## GOAL OF THE EXERCISE
In the listing below, find the line with "synth_area_sq_mm = 0.006855" and the line with "nor2_1, a21oi_1, o21ai_1". Repeat those two lines and all lines between them exactly.

## DATA PROVIDED
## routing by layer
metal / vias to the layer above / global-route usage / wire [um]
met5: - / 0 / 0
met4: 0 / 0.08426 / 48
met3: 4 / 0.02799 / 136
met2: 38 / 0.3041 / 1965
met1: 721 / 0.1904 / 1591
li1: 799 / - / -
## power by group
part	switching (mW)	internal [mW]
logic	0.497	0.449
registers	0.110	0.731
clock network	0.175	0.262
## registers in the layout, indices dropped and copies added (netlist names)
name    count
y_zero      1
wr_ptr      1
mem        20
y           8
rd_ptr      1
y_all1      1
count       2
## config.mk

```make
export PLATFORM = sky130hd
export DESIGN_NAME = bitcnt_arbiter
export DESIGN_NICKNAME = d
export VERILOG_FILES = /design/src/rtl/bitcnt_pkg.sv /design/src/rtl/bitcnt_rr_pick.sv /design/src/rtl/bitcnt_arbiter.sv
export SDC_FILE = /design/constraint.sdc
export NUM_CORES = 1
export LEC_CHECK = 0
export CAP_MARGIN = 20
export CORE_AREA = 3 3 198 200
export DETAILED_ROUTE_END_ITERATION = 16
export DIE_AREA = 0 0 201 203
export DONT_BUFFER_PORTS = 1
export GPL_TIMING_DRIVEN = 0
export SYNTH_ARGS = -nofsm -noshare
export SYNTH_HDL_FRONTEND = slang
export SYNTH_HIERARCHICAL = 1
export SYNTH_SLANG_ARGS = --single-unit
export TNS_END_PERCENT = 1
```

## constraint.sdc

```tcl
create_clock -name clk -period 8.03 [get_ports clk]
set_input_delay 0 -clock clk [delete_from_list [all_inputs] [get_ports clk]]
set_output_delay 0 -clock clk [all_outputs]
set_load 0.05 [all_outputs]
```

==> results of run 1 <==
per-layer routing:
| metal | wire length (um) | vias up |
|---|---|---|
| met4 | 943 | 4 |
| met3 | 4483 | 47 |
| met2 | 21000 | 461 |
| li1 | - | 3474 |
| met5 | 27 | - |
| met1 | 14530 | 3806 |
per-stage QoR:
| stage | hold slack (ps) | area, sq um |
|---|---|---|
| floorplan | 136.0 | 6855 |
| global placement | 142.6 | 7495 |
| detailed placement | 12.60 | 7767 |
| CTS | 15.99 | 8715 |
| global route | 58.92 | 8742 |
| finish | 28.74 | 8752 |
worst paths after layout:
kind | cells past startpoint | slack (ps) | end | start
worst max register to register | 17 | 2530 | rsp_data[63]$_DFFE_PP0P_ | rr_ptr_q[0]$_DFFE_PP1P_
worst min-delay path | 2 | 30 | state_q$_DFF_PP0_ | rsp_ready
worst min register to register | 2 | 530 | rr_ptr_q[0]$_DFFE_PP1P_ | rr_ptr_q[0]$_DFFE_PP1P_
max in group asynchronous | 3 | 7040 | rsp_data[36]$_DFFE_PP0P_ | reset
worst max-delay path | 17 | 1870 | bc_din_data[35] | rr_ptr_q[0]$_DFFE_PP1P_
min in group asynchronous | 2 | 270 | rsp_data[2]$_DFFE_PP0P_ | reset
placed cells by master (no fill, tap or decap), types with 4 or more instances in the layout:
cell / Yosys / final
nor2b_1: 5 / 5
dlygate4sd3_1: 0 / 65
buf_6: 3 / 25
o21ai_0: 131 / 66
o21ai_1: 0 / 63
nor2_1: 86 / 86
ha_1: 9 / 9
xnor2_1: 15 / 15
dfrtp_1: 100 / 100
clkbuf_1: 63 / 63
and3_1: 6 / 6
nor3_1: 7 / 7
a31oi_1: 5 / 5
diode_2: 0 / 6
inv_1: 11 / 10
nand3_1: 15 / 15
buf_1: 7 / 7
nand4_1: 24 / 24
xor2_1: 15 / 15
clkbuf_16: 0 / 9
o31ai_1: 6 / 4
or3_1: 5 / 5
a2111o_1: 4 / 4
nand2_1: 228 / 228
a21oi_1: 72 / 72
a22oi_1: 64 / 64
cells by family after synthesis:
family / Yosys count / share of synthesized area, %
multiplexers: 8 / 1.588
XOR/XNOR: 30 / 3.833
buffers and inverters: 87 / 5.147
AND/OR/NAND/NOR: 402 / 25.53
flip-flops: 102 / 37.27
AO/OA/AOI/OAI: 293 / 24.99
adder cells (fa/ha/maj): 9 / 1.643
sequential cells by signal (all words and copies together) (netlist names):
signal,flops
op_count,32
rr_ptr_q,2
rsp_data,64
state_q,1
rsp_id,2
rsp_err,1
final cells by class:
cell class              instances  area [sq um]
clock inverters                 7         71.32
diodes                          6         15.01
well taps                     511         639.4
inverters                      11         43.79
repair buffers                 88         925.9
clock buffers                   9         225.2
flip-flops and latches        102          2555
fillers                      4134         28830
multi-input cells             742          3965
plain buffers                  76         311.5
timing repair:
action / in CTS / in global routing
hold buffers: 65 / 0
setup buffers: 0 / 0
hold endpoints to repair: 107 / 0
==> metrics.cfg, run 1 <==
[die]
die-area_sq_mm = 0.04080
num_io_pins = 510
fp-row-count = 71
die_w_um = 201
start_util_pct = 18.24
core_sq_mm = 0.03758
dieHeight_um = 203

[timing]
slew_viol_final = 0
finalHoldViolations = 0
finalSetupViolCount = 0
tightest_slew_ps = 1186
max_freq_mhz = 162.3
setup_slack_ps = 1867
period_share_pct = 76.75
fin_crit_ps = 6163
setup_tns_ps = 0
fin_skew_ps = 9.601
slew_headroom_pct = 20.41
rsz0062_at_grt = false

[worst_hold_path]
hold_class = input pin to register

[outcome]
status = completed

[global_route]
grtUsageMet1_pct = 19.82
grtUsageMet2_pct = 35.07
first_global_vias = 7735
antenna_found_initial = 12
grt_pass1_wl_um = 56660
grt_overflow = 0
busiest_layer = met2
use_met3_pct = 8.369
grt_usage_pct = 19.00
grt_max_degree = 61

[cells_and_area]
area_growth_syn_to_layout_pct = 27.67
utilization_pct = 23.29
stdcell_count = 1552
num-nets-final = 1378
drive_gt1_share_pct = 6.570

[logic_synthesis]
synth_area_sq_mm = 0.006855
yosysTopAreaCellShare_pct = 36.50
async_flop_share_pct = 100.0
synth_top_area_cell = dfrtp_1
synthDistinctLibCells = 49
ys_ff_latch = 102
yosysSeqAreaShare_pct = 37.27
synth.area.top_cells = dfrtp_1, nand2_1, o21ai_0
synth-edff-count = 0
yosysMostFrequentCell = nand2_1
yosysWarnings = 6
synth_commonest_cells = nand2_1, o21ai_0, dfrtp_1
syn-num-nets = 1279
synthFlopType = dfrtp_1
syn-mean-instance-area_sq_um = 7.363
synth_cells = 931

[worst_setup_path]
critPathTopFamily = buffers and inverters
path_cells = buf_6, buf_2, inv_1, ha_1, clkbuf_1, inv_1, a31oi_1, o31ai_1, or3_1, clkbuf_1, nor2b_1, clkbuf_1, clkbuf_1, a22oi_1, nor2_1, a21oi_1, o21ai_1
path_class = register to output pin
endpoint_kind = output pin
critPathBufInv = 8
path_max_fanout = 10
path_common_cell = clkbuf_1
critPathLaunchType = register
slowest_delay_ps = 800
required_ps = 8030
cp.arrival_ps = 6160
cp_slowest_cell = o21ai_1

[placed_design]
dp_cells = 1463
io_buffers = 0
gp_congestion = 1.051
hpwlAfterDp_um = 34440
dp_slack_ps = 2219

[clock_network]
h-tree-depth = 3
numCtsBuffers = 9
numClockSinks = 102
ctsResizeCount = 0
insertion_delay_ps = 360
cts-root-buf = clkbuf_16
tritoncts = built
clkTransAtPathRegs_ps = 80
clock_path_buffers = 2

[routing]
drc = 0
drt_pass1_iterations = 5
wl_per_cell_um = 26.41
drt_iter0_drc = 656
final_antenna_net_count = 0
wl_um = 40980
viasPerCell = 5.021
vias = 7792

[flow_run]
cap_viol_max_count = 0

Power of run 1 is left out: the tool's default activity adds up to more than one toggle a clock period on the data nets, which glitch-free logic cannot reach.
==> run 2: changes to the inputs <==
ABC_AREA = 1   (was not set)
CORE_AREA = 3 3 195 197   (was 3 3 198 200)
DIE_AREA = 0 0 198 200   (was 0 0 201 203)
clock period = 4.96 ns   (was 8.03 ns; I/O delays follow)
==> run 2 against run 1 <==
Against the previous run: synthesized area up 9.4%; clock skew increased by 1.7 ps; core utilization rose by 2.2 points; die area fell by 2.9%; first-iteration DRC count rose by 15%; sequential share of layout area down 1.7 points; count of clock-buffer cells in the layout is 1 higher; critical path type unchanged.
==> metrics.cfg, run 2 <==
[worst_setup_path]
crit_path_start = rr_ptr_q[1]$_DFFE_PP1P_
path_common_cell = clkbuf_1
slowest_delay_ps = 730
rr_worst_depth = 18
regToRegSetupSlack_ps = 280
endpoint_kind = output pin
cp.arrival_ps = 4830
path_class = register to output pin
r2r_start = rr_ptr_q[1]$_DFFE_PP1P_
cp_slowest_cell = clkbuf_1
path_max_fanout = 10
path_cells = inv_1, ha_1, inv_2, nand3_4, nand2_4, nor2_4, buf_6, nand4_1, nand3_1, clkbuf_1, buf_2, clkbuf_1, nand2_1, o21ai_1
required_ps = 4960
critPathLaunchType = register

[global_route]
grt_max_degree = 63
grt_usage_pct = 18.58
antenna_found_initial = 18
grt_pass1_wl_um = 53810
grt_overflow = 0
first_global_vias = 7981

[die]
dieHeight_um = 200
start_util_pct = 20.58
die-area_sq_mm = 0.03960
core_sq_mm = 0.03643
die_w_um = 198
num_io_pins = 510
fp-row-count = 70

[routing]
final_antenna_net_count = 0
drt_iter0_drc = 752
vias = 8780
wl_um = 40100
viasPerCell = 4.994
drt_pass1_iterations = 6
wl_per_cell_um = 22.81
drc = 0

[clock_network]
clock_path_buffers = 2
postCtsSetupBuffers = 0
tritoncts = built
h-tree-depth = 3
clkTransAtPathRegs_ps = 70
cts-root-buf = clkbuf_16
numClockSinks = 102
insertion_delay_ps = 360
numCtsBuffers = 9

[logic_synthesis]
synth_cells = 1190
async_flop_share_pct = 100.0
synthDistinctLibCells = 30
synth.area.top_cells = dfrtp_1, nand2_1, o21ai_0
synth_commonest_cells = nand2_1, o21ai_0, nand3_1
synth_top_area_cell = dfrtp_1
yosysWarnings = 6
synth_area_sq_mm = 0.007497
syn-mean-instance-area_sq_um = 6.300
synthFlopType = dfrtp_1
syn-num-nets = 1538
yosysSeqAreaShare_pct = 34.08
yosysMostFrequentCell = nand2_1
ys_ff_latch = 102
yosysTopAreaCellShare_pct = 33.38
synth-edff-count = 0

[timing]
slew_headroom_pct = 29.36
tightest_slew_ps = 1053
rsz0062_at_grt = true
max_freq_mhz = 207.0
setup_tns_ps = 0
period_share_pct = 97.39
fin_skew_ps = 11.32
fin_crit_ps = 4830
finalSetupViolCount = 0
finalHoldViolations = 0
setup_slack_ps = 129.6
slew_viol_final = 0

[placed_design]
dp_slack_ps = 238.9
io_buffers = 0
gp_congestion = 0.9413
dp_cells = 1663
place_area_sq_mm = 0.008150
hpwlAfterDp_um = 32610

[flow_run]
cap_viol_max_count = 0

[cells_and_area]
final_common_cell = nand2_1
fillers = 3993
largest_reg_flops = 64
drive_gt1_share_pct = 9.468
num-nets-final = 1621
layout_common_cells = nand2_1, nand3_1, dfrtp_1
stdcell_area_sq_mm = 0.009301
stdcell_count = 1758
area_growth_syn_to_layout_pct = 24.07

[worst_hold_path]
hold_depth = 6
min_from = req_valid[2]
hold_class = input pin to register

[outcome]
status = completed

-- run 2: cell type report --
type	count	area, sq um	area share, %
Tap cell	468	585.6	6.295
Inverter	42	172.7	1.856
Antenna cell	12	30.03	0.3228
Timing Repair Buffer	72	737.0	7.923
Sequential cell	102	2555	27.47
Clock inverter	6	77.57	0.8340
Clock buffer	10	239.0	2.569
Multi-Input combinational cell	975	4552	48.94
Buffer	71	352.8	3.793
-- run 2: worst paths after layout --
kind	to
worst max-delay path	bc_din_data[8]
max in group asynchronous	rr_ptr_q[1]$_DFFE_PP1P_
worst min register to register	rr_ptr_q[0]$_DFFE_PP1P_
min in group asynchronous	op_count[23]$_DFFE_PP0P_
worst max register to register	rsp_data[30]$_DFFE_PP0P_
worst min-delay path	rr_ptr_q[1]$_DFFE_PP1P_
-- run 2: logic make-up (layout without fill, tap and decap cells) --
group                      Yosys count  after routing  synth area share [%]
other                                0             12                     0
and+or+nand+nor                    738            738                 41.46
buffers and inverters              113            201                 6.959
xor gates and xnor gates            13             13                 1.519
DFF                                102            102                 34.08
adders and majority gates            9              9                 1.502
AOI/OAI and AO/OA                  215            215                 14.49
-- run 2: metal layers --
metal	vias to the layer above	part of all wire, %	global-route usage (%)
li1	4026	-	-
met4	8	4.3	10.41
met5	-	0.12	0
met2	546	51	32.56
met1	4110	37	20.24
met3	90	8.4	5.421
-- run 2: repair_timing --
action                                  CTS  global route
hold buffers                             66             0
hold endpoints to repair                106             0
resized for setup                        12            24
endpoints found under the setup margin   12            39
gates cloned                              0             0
--- config.mk ---
export PLATFORM = sky130hd
export DESIGN_NAME = manch_tx_sched
export DESIGN_NICKNAME = d
export VERILOG_FILES = /design/src/rtl/manch_tx_pkg.sv /design/src/rtl/manch_rr_arb2.sv /design/src/rtl/manch_tx_sched.sv
export SDC_FILE = /design/constraint.sdc
export NUM_CORES = 1
export LEC_CHECK = 0
export CORE_MARGIN = 5
export CORE_UTILIZATION = 30
export DETAILED_ROUTE_END_ITERATION = 8
export GPL_ROUTABILITY_DRIVEN = 0
export GPL_TIMING_DRIVEN = 0
export HOLD_SLACK_MARGIN = 0.12
export PLACE_DENSITY_LB_ADDON = 0.15
export SLEW_MARGIN = 20
export SYNTH_ARGS = -nofsm -noshare
export SYNTH_HDL_FRONTEND = slang
export SYNTH_SLANG_ARGS = --single-unit
--- constraint.sdc ---
create_clock -name clk16x -period 2.9 [get_ports clk16x]
set_input_delay 0.87 -clock clk16x [delete_from_list [all_inputs] [get_ports clk16x]]
set_output_delay 0.87 -clock clk16x [all_outputs]
set_load 0.005 [all_outputs]
--- src/rtl/manch_tx_pkg.sv ---
// Shared definitions for the Manchester transmit scheduler.
// Latency: n/a (types and constants only).
// Backpressure: n/a.
package manch_tx_pkg;

    // Default frame-timing limits, all counted in nibble slots.
    localparam int DEF_JABBER_NIB = 3072;
    localparam int DEF_IFG_NIB    = 24;
    localparam int DEF_START_TO   = 16;

    // Width of the shared slot counter; wide enough for any sane limit above.
    localparam int CNT_W = 16;

    typedef enum logic [2:0] {
        ST_IDLE   = 3'd0,
        ST_GRANT  = 3'd1,
        ST_XMIT   = 3'd2,
        ST_JABBER = 3'd3,
        ST_IFG    = 3'd4
    } tx_state_t;

endpackage

--- src/rtl/manch_rr_arb2.sv ---
// Two-requester round-robin arbiter with a last-granted pointer.
// Latency: grant is combinational from req0/req1; pointer updates on take.
// Backpressure: none; the caller decides when a grant is taken.
// Ports: clk16x/reset clock and async reset; req0/req1 requests;
//        take commits the current grant to the pointer; gnt0/gnt1 one-hot or zero.
module manch_rr_arb2 (
    input  logic clk16x,
    input  logic reset,
    input  logic req0,
    input  logic req1,
    input  logic take,
    output logic gnt0,
    output logic gnt1
);

    // 1 = requester 1 won last; reset value makes requester 0 win the first tie.
    logic last1;

    always_comb begin
        gnt0 = 1'b0;
        gnt1 = 1'b0;
        if (req0 && req1) begin
            gnt0 = last1;
            gnt1 = !last1;
        end else begin
            gnt0 = req0;
            gnt1 = req1;
        end
    end

    always_ff @(posedge clk16x or posedge reset) begin
        if (reset) begin
            last1 <= 1'b1;
        end else if (take && (gnt0 || gnt1)) begin
            last1 <= gnt1;
        end
    end

endmodule
===== config.mk =====
export PLATFORM = sky130hd
export DESIGN_NAME = axibram_write_burst
export DESIGN_NICKNAME = d
export VERILOG_FILES = /design/src/rtl/axibram_write_burst.sv
export SDC_FILE = /design/constraint.sdc
export NUM_CORES = 1
export LEC_CHECK = 0
export CAP_MARGIN = 20
export CELL_PAD_IN_SITES_DETAIL_PLACEMENT = 0
export CELL_PAD_IN_SITES_GLOBAL_PLACEMENT = 1
export CORE_MARGIN = 1.5
export CORE_UTILIZATION = 48
export DETAILED_ROUTE_END_ITERATION = 7
export PLACE_DENSITY_LB_ADDON = 0.1
export SLEW_MARGIN = 20
export SYNTH_ARGS = -nofsm -noshare
export SYNTH_HDL_FRONTEND = slang
export SYNTH_SLANG_ARGS = --single-unit

===== constraint.sdc =====
create_clock -name aclk -period 3.45 [get_ports aclk]
set_input_delay 0.5175 -clock aclk [delete_from_list [all_inputs] [get_ports aclk]]
set_output_delay 0.5175 -clock aclk [all_outputs]
set_load 0.1 [all_outputs]
--- src/rtl/cga_palette_ram.sv ---
// 16x18 palette register file: one write port, one async read port,
// synchronous reload of the CGA defaults on reset.
import cga_video_pkg::*;

module cga_palette_ram #(
    parameter logic [5:0] BRIGHT_LVL = 6'h15,
    parameter logic [5:0] BASE_LVL   = 6'h2A
) (
    input  logic        clk,
    input  logic        reset_n,
    input  logic        we,
    input  logic [3:0]  waddr,
    input  logic [17:0] wdata,
    input  logic [3:0]  raddr,
    output logic [17:0] rdata
);

    logic [17:0] mem [PAL_N];

    always_ff @(posedge clk) begin
        if (!reset_n) begin
            for (int i = 0; i < PAL_N; i++) begin
                mem[i] <= default_pal(4'(i), BASE_LVL, BRIGHT_LVL);
            end
        end else if (we) begin
            mem[waddr] <= wdata;
        end
    end

    assign rdata = mem[raddr];

endmodule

## WRITTEN REPLY
synth_area_sq_mm = 0.006855
yosysTopAreaCellShare_pct = 36.50
async_flop_share_pct = 100.0
synth_top_area_cell = dfrtp_1
synthDistinctLibCells = 49
ys_ff_latch = 102
yosysSeqAreaShare_pct = 37.27
synth.area.top_cells = dfrtp_1, nand2_1, o21ai_0
synth-edff-count = 0
yosysMostFrequentCell = nand2_1
yosysWarnings = 6
synth_commonest_cells = nand2_1, o21ai_0, dfrtp_1
syn-num-nets = 1279
synthFlopType = dfrtp_1
syn-mean-instance-area_sq_um = 7.363
synth_cells = 931

[worst_setup_path]
critPathTopFamily = buffers and inverters
path_cells = buf_6, buf_2, inv_1, ha_1, clkbuf_1, inv_1, a31oi_1, o31ai_1, or3_1, clkbuf_1, nor2b_1, clkbuf_1, clkbuf_1, a22oi_1, nor2_1, a21oi_1, o21ai_1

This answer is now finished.